- A recent data breach involving old records from hospital patients, employees, and job applicants has led a VA medical center to launch new data privacy protocols. The John J. Pershing VA Medical Center said that it will be improving its physical safeguards to better protect sensitive information at the facility.
“The process will now include two-person verification that no records exist in furniture to be moved,” Medical Center Director Dr. Patricia Hall said in a statement, adding that a locked staging area will also now be part of the moving process.
The incident in question involved files being discovered in an unattended file cabinet. Approximately 1,843 job applicants, employees, and patients may have had their information exposed. The statement added that about half of those individuals are now deceased.
Emails, applications, lists of patients, and some Social Security numbers were found, the organization said.
The cabinet was reportedly being moved from one office to another and was temporarily stored at the end of a hallway where there was less traffic. Employees later discovered the old records in the cabinet, but the Medical Center reported that there is no evidence the files were accessed while in the temporary location.
“VA places the highest priority upon safeguarding the personal information of our Veterans,” Hall said. “When an incident such as this is discovered, we will always immediately take prompt remedial action, such as notification – even if the risk of records compromise is very slight.”
An investigation was also launched to determine how the cabinet was placed unattended and what the likelihood was that PHI or other information was disclosed.
HIPAA physical safeguards can easily be overlooked as healthcare organizations increasingly focus on their digital transformations. The push for nationwide interoperability and more entities looking toward options like cloud storage can make it more likely that physical records become an afterthought.
Physical safeguards are “physical measures, policies, and procedures to protect a covered entity’s electronic information systems and related buildings and equipment, from natural and environmental hazards, and unauthorized intrusion,” according to HHS.
Facility access controls, workstation use, workstation security, and device and media controls must all be considered during physical safeguard implementation.
Organizations must evaluate their current security controls and regularly conduct thorough risk analyses to properly determine areas that may require adjustments for stronger physical safeguards.

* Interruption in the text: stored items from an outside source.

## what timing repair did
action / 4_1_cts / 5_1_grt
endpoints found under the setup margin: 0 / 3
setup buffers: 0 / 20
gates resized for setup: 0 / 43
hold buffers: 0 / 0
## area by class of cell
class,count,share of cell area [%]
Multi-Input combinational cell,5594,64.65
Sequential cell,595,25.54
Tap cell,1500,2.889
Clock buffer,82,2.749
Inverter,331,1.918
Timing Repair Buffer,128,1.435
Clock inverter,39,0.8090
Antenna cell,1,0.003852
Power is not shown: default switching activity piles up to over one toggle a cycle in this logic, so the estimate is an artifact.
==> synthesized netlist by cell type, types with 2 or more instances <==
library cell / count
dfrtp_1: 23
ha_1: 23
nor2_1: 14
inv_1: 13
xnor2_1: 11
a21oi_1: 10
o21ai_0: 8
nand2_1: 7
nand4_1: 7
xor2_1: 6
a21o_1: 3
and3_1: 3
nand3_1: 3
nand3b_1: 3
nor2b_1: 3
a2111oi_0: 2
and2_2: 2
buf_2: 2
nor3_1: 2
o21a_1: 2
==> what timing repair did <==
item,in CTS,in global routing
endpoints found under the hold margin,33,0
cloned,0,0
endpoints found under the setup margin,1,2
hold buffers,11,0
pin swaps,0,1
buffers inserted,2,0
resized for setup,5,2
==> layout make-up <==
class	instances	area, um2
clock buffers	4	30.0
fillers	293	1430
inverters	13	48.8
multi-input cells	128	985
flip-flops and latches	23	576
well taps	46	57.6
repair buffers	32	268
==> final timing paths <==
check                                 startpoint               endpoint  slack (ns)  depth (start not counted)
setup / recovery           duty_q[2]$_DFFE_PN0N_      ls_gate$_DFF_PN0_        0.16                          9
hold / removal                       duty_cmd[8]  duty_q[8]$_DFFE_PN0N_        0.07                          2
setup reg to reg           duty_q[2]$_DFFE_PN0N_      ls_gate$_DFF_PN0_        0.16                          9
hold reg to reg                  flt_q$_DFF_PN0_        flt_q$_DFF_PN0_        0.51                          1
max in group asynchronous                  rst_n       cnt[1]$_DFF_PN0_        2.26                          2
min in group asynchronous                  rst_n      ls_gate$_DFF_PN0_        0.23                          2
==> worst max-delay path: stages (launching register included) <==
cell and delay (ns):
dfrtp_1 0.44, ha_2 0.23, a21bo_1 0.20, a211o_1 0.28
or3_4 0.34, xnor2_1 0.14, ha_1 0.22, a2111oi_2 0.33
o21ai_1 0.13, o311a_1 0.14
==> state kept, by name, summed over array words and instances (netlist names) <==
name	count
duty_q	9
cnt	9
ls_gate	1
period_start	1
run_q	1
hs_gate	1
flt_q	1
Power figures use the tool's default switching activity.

All physical access to PHI and ePHI must be considered, which could include areas outside of an entity’s office. For example, secondary physical locations where sensitive information may be stored cannot be forgotten. If staff members are allowed to work from their homes, then those locations also must be included when determining potential physical vulnerabilities.
With facility access controls, HHS requires covered entities to “implement policies and procedures to limit physical access to its electronic information systems and the facility or facilities in which they are housed, while ensuring that properly authorized access is allowed.”
Organizations need to consider how their policies and procedures are developed and implemented. Authorized access must still be allowed, while at the same time limiting unauthorized physical access to any electronic information system facility or facilities housing the data.
Door locks, electronic access control systems, security officers, and video monitoring are all examples of potential methods covered entities can utilize, HHS explained.
With workstation use and workstation security, healthcare organizations must specify the proper functions to be performed by electronic computing devices and consider how those workstations are used and protected.
For example, if there is a desktop computer in a common area that numerous staff members are able to access, an entity should review which employees have access and why. Those individuals’ job functions and titles should be noted. Continually updating antivirus software and implementing an automatic log off could also help improve security measures.
“Covered entities may implement a variety of strategies to restrict access to workstations with EPHI,” HHS stated. “One way may be to completely restrict physical access to the workstation by keeping it a secure room where only authorized personnel work.”
“As with all standards and implementation specifications, what is reasonable and appropriate for one covered entity may not apply to another,” the agency continued. “The risk analysis should be used to help in the decision-making process.”
Device and media controls are also critical for comprehensive physical safeguards. All electronic storage devices, such as external hard drives or a digital memory card must have their receipts and removals properly monitored.
“This standard covers the proper handling of electronic media including receipt, removal, backup, storage, reuse, disposal and accountability,” according to HHS.
Even with digital storage options, there is still a physical aspect to those devices or tools. Staff members could transport them back and forth, or move them during an office closure.
“Policies and procedures that govern the receipt and removal of hardware and electronic media that contain electronic protected health information, into and out of a facility, and the movement of these items within the facility” must be implemented, HHS said.
Natural or environmental hazards, unauthorized intrusion, or even simple oversights from staff members could create data security issues with PHI and ePHI. Cybersecurity attacks and ransomware might make headlines more often, but covered entities must maintain current physical security measures at the same time.